Thanks a heap for this Moodz. It starts to get to the questions I have been hoping to answer.

So my interpretation:

(1)The initial undershoot is not so much a target feature is a control artifact (no criticism, its a fast circuit and I am amazed it settles that quickly) to get the circuit to a "critical damping" point. I think you said before that you "release" near that point.

This is the quick and dirty circuit ... It can be made to be near perfect.

(2) In the trace with no target, there is still a tiny bit of current in the coil so from t= +2uS, we see a (small) exponential decay of the type we would expect from an undamped inductive decay. You can see its a little noisy.

This is a mono coil. It is a "self target" as well. .. There will always be some residual energy from the self target and parasitic caps. For noise just substitute "radio antenna" for coil.

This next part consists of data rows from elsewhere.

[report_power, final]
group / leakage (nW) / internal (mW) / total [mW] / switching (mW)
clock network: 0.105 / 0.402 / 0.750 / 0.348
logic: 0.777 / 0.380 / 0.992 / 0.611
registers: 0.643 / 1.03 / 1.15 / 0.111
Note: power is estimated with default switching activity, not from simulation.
**src/rtl/spp_pkg.sv**
```systemverilog
package spp_pkg;
  localparam int unsigned DATA_W = 24;
  localparam int unsigned LEN_W  = $clog2(DATA_W + 1);

  function automatic logic [LEN_W-1:0] fmt_len(input logic [2:0] code);
    logic [LEN_W-1:0] n;
    case (code)
      3'd1:    n = LEN_W'(18);
      3'd2:    n = LEN_W'(20);
      3'd3:    n = LEN_W'(24);
      default: n = LEN_W'(16);
    endcase
    return n;
  endfunction
endpackage

```
**src/rtl/spp_edge_sync.sv**
```systemverilog
module spp_edge_sync #(
  parameter int unsigned STAGES = 2
) (
  input  logic clk,
  input  logic rst_n,
  input  logic lrck_raw,
  input  logic bck_raw,
  input  logic sdi_raw,
  output logic lrck_lvl,
  output logic lrck_chg,
  output logic bck_rise,
  output logic bck_fall,
  output logic sdi_sync
);
  localparam int unsigned NSIG = 3;

  logic [NSIG-1:0] stg [STAGES];
  logic [NSIG-1:0] last;
  logic            lrck_d, bck_d;

  for (genvar g = 0; g < STAGES; g++) begin : g_stg
    if (g == 0) begin : g_first
      always_ff @(posedge clk) begin
        if (!rst_n) stg[g] <= '0;
        else        stg[g] <= {sdi_raw, bck_raw, lrck_raw};
      end
    end else begin : g_next
      always_ff @(posedge clk) begin
        if (!rst_n) stg[g] <= '0;
        else        stg[g] <= stg[g-1];
      end
    end
  end

  assign last = stg[STAGES-1];

  always_ff @(posedge clk) begin
    if (!rst_n) begin
      lrck_d <= 1'b0;
      bck_d  <= 1'b0;
    end else begin
      lrck_d <= last[0];
      bck_d  <= last[1];
    end
  end

  assign lrck_lvl = last[0];
  assign lrck_chg = last[0] ^ lrck_d;
  assign bck_rise = last[1] & ~bck_d;
  assign bck_fall = ~last[1] & bck_d;
  assign sdi_sync = last[2];

  a_r4_one_bck_edge: assert property (@(posedge clk) disable iff (!rst_n)
    bck_rise |=> !bck_rise);
endmodule

```
**src/rtl/spp_gate.sv**
```systemverilog
module spp_gate #(
  parameter int unsigned BUSY_CYC = 2
) (
  input  logic clk,
  input  logic rst_n,
  input  logic en,
  input  logic lrck_lvl,
  input  logic lrck_chg,
  output logic busy,
  output logic phase
);
  localparam int unsigned CW = $clog2(BUSY_CYC + 1);

  logic [CW-1:0] cnt;

  always_ff @(posedge clk) begin
    if (!rst_n || !en) begin
      cnt   <= '0;
      phase <= 1'b0;
    end else if (lrck_chg) begin
      cnt   <= CW'(BUSY_CYC - 1);
      phase <= lrck_lvl;
    end else if (cnt != '0) begin
      cnt   <= cnt - 1'b1;
    end
  end

  assign busy = en & (lrck_chg | (cnt != '0));

  // the window opens on a detected transition and does not stretch.
  a_r7_busy_opens: assert property (@(posedge clk) disable iff (!rst_n)
    (en && lrck_chg) |-> busy);
  a_r7_busy_closes: assert property (@(posedge clk) disable iff (!rst_n)
    (busy && $past(busy)) |=> (!busy || lrck_chg));
  // the phase follows the half just entered.
  a_r10_phase_track: assert property (@(posedge clk) disable iff (!rst_n)
    (en && lrck_chg) |=> (phase == $past(lrck_lvl)));
endmodule

```
**src/rtl/spp_deser.sv**
```systemverilog
module spp_deser #(
  parameter int unsigned W     = 24,
  parameter int unsigned LEN_W = $clog2(W + 1)
) (
  input  logic             clk,
  input  logic             rst_n,
  input  logic             en,
  input  logic             latch,
  input  logic [LEN_W-1:0] len_new,
  input  logic             bit_rise,
  input  logic             sdi,
  output logic [W-1:0]     word
);
  logic [W-1:0]     sr;
  logic [LEN_W-1:0] cnt;
  logic [LEN_W-1:0] len_r;

  always_ff @(posedge clk) begin
    if (!rst_n || !en) begin
      sr    <= '0;
      cnt   <= '0;
      len_r <= LEN_W'(16);
    end else if (latch) begin
      sr    <= '0;
      cnt   <= '0;
      len_r <= len_new;
    end else if (bit_rise && (cnt < len_r)) begin
      sr    <= {sr[W-2:0], sdi};
      cnt   <= cnt + 1'b1;
    end
  end

  assign word = sr;

  // the captured count never exceeds the selected word length.
  a_r3_count_capped: assert property (@(posedge clk) disable iff (!rst_n)
    cnt <= len_r);
endmodule

```
**src/rtl/spp_ser.sv**
```systemverilog
module spp_ser #(
  parameter int unsigned W     = 24,
  parameter int unsigned LEN_W = $clog2(W + 1)
) (
  input  logic             clk,
  input  logic             rst_n,
  input  logic             en,
  input  logic             latch,
  input  logic [LEN_W-1:0] len_new,
  input  logic [W-1:0]     word,
  input  logic             bit_fall,
  output logic             sout
);
  localparam logic [LEN_W-1:0] W_L = LEN_W'(W);

  logic [W-1:0]     sr;
  logic [LEN_W-1:0] sent;
  logic [LEN_W-1:0] len_r;
  logic [W-1:0]     mask;
  logic [W-1:0]     aligned;

  assign mask    = (W'(1) << len_new) - W'(1);
  assign aligned = (word & mask) << (W_L - len_new);

  always_ff @(posedge clk) begin
    if (!rst_n || !en) begin
      sr    <= '0;
      sent  <= '0;
      len_r <= LEN_W'(16);
    end else if (latch) begin
      sr    <= aligned;
      sent  <= '0;
      len_r <= len_new;
    end else if (bit_fall) begin
      sr    <= {sr[W-2:0], 1'b0};
      if (sent < W_L) sent <= sent + 1'b1;
    end
  end

  assign sout = sr[W-1];

  // once the word length is used up the line carries zeros.
  a_r4_zero_tail: assert property (@(posedge clk) disable iff (!rst_n)
    (en && !latch && sent >= len_r) |-> !sout);
endmodule

```
**src/rtl/spp_port.sv**
```systemverilog
module spp_port #(
  parameter int unsigned DATA_W      = spp_pkg::DATA_W,
  parameter int unsigned SYNC_STAGES = 2,
  parameter int unsigned BUSY_CYC    = 2
) (
  input  logic              clk,
  input  logic              rst_n,
  input  logic              serial_sel_n,
  input  logic [2:0]        fmt_code,
  input  logic              lrck,
  input  logic              bck,
  input  logic              sdata_in,
  output logic              sdata_out,
  output logic              busy,
  output logic              phase,
  output logic              di_valid,
  input  logic              di_ready,
  output logic [DATA_W-1:0] di_data,
  input  logic              do_valid,
  output logic              do_ready,
  input  logic [DATA_W-1:0] do_data
);
  localparam int unsigned LEN_W = $clog2(DATA_W + 1);

  logic              en_q;
  logic              lrck_lvl, lrck_chg, bck_rise, bck_fall, sdi_s;
  logic              latch;
  logic [LEN_W-1:0]  len_new;
  logic [DATA_W-1:0] shift_word;
  logic [DATA_W-1:0] di_q, do_q;
  logic              di_full;
  logic              ser_bit;
  logic              rd_fire, wr_fire;

  always_ff @(posedge clk) begin
    if (!rst_n) en_q <= 1'b0;
    else        en_q <= ~serial_sel_n;
  end

  spp_edge_sync #(.STAGES(SYNC_STAGES)) u_sync (
    .clk      (clk),
    .rst_n    (rst_n),
    .lrck_raw (lrck),
    .bck_raw  (bck),
    .sdi_raw  (sdata_in),
    .lrck_lvl (lrck_lvl),
    .lrck_chg (lrck_chg),
    .bck_rise (bck_rise),
    .bck_fall (bck_fall),
    .sdi_sync (sdi_s)
  );

  spp_gate #(.BUSY_CYC(BUSY_CYC)) u_gate (
    .clk      (clk),
    .rst_n    (rst_n),
    .en       (en_q),
    .lrck_lvl (lrck_lvl),
    .lrck_chg (lrck_chg),
    .busy     (busy),
    .phase    (phase)
  );

  assign latch   = en_q & lrck_chg;
  assign len_new = LEN_W'(spp_pkg::fmt_len(fmt_code));

  spp_deser #(.W(DATA_W), .LEN_W(LEN_W)) u_deser (
    .clk      (clk),
    .rst_n    (rst_n),
    .en       (en_q),
    .latch    (latch),
    .len_new  (len_new),
    .bit_rise (bck_rise),
    .sdi      (sdi_s),
    .word     (shift_word)
  );

  spp_ser #(.W(DATA_W), .LEN_W(LEN_W)) u_ser (
    .clk      (clk),
    .rst_n    (rst_n),
    .en       (en_q),
    .latch    (latch),
    .len_new  (len_new),
    .word     (do_q),
    .bit_fall (bck_fall),
    .sout     (ser_bit)
  );

  assign di_valid = en_q & di_full & ~busy;
  assign do_ready = en_q & ~busy;
  assign rd_fire  = di_valid & di_ready;
  assign wr_fire  = do_valid & do_ready;

  always_ff @(posedge clk) begin
    if (!rst_n || !en_q) begin
      di_q    <= '0;
      di_full <= 1'b0;
    end else if (latch) begin
      di_q    <= shift_word;
      di_full <= 1'b1;
    end else if (rd_fire) begin
      di_full <= 1'b0;
    end
  end

  always_ff @(posedge clk) begin
    if (!rst_n || !en_q) do_q <= '0;
    else if (wr_fire)    do_q <= do_data;
  end

  assign di_data   = di_q;
  assign sdata_out = en_q & ser_bit;

  // a held-high strap keeps the pins quiet.
  a_r1_idle_quiet: assert property (@(posedge clk) disable iff (!rst_n)
    (serial_sel_n && $past(serial_sel_n)) |-> (!sdata_out && !do_ready && !di_valid));
  // refused writes leave the output register untouched.
  a_r8_refused_write: assert property (@(posedge clk) disable iff (!rst_n)
    (en_q && do_valid && !do_ready) |=> $stable(do_q));
  // a completed read withdraws the word until the next transition.
  a_r11_read_clears: assert property (@(posedge clk) disable iff (!rst_n)
    (di_valid && di_ready && !lrck_chg) |=> !di_valid);
  // no access is offered in the cycle a transition is seen.
  a_r7_closed_on_edge: assert property (@(posedge clk) disable iff (!rst_n)
    lrck_chg |-> (!do_ready && !di_valid));
endmodule

```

OK so now I think I see and can explain the target response (maybe).

(3) With the Fe target in range. We pull out the electrical energy and the "eddy current" response now manifests as a higher and larger decay current starting at t=+2uS. If you could remove more undershoot I could imagine Carl's impulse blip.

It's a non- fe target .... I don't bother with fe targets.

What still doesn't jive is that this is a large Fe target. If the theory was right its time coinstant should be large and I would have expected its peak would have bee more to the right.

See above


HOWEVER now we see some use in simulation as if you look at my simulation above you can see that the nice symmetrical current pulse gets skewed to a long trailing tail if there is no damping resistor.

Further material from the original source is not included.